[[ SUPPLIED DATA, beginning ]]

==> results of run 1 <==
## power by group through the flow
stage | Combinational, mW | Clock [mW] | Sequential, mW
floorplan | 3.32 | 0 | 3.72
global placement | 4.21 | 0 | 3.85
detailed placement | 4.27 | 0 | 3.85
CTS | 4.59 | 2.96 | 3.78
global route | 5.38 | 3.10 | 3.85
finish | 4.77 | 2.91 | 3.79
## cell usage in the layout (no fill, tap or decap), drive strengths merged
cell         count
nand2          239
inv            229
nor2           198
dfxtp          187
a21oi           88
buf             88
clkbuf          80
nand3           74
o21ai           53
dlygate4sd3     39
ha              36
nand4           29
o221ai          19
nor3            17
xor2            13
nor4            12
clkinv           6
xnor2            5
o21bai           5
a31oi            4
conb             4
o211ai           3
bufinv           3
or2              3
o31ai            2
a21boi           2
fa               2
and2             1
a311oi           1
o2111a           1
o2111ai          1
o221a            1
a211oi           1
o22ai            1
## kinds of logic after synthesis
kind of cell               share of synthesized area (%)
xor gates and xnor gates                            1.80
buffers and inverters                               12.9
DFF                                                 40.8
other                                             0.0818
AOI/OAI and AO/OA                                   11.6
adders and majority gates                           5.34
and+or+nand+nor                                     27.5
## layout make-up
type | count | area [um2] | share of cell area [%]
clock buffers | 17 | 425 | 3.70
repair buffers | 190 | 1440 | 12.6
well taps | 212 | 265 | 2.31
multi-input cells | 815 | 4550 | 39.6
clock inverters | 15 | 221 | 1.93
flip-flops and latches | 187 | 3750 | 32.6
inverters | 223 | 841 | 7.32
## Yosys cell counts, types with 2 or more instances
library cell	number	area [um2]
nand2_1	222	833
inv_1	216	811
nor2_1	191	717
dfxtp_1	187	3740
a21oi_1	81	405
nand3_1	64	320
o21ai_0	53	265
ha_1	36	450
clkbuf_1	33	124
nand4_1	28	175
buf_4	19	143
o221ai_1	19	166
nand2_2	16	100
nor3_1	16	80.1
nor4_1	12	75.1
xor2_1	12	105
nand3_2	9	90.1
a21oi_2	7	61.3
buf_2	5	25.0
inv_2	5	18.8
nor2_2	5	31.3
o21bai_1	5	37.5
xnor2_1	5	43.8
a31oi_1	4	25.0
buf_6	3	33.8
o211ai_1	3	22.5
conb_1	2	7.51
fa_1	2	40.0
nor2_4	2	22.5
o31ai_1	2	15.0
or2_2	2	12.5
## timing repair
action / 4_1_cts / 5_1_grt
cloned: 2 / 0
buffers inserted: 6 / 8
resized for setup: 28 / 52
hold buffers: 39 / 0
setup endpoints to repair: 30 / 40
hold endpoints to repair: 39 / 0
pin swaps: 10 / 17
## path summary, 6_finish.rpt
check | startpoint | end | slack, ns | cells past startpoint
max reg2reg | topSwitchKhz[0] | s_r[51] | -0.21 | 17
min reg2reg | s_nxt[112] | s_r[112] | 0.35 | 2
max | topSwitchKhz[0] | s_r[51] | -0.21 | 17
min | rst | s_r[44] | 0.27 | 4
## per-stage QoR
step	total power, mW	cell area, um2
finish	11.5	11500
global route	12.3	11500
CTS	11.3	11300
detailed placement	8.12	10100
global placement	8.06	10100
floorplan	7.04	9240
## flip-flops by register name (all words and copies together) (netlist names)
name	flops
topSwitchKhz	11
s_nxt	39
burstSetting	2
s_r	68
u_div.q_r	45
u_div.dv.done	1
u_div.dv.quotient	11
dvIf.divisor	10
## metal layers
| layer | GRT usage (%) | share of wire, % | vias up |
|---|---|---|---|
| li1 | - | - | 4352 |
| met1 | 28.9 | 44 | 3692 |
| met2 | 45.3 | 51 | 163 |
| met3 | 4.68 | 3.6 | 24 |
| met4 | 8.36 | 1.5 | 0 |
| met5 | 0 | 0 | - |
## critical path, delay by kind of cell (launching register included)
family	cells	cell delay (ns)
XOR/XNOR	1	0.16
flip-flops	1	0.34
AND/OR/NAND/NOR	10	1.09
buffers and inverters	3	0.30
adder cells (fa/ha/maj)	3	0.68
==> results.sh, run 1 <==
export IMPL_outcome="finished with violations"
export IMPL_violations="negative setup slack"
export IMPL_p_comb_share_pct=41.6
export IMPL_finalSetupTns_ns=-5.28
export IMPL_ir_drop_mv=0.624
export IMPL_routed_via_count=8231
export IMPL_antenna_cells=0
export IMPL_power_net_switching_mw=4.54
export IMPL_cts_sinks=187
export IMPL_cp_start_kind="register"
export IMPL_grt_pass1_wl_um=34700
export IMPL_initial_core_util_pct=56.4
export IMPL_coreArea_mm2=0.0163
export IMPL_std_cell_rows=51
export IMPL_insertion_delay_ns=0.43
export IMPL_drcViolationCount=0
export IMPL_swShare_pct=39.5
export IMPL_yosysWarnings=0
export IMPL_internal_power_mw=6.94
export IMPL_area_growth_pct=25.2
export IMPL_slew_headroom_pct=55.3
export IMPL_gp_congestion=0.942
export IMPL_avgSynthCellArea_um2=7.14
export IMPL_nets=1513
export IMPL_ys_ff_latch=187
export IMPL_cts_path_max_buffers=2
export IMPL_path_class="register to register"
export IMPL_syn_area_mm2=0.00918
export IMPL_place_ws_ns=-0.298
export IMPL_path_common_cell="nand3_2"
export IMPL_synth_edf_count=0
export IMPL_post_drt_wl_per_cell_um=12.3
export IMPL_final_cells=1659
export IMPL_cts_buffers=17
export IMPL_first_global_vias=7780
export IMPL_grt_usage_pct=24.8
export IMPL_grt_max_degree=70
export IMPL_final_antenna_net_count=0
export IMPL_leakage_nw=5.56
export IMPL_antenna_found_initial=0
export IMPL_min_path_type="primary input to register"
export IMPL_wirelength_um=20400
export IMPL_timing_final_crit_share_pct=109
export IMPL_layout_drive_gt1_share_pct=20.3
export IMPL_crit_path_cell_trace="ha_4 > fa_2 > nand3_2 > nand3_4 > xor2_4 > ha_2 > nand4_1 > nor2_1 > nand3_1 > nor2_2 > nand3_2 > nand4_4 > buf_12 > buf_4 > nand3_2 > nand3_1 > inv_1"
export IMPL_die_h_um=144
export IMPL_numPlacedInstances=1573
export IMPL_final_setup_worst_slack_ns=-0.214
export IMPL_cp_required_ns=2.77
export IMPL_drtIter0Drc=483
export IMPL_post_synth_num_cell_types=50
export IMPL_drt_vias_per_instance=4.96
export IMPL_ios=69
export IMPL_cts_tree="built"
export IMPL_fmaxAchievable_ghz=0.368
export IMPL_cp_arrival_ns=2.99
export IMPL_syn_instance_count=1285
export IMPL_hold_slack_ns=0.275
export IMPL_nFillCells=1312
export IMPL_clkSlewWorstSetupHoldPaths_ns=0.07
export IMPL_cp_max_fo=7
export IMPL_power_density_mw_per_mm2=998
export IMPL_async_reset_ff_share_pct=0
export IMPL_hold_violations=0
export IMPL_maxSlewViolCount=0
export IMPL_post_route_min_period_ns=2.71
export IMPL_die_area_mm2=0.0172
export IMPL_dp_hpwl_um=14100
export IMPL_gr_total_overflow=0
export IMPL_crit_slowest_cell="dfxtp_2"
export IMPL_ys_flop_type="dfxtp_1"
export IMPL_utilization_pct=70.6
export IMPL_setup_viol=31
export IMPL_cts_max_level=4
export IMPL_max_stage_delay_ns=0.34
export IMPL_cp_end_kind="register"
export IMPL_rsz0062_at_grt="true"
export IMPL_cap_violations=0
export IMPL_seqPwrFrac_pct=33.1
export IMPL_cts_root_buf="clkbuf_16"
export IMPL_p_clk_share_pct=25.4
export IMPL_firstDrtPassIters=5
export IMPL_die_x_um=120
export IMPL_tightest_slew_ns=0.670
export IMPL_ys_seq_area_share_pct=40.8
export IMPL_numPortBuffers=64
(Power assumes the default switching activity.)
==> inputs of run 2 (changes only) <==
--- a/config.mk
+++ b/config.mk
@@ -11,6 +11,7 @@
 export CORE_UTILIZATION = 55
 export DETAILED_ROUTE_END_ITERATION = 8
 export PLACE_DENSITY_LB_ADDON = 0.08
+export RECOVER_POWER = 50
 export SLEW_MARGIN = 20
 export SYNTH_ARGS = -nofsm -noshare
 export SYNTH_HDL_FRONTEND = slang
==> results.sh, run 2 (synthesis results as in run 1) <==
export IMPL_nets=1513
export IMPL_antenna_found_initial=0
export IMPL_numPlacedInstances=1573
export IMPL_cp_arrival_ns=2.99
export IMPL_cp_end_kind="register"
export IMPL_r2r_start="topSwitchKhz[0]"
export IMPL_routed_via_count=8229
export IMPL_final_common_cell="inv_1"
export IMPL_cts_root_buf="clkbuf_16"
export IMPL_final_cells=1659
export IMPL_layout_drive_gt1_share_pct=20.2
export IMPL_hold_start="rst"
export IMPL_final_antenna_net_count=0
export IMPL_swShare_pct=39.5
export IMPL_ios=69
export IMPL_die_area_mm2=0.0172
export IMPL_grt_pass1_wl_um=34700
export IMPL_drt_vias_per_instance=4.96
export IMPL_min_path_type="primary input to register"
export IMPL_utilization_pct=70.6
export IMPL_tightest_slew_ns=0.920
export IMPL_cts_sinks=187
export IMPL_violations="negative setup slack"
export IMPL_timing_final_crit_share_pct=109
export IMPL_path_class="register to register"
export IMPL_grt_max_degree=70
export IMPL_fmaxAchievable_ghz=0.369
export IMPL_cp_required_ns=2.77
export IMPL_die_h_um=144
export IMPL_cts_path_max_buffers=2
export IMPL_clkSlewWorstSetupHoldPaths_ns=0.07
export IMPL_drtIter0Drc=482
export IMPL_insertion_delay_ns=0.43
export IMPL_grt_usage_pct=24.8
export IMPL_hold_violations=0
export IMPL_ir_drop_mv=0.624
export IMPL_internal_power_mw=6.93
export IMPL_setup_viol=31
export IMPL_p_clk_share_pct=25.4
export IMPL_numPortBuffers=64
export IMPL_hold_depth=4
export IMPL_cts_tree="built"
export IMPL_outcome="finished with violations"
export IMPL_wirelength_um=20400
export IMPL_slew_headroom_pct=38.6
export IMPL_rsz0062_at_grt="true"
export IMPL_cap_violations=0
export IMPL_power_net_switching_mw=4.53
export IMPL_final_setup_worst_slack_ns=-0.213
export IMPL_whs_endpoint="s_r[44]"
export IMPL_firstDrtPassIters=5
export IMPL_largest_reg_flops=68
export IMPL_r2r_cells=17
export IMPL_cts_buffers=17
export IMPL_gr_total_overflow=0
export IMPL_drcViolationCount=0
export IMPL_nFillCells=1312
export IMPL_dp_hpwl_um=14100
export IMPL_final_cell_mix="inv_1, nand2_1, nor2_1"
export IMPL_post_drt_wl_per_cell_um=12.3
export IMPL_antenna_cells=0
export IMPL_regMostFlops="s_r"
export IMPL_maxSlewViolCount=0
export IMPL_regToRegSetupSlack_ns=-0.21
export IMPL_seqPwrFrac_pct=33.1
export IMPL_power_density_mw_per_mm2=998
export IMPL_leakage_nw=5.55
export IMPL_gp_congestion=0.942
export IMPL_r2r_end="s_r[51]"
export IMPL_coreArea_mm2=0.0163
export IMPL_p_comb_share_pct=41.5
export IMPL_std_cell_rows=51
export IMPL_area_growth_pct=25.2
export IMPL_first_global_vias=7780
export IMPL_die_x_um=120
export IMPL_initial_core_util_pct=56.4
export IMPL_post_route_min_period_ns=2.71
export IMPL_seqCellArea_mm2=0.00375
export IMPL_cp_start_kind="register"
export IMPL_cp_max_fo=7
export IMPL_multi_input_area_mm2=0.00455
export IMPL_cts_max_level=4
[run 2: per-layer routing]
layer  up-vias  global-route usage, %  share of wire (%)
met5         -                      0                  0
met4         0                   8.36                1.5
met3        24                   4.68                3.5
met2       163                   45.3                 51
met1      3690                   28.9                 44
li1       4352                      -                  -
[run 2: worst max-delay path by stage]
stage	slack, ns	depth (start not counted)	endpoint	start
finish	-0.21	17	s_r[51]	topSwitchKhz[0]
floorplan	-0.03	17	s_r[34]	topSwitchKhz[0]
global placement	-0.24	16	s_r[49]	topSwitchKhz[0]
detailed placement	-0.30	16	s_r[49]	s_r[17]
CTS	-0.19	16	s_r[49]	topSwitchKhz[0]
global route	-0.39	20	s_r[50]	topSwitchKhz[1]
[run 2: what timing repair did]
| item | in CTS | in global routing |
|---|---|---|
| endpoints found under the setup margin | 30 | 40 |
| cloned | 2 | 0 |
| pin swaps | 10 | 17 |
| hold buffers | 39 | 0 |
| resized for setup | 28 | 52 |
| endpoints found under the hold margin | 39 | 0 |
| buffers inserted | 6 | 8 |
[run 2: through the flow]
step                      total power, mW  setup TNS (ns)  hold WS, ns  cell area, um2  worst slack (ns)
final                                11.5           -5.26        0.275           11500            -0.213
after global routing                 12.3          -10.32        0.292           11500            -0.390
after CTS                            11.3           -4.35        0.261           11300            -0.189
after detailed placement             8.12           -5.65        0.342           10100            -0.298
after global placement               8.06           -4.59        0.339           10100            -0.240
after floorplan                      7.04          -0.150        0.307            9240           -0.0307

[[ SUPPLIED DATA, end ]]

> [PROBLEM] Go through the entries above and report every line in which the word "flip" appears.

> [RESULT OF THIS TASK]
flip-flops and latches | 187 | 3750 | 32.6
## flip-flops by register name (all words and copies together) (netlist names)
flip-flops	1	0.34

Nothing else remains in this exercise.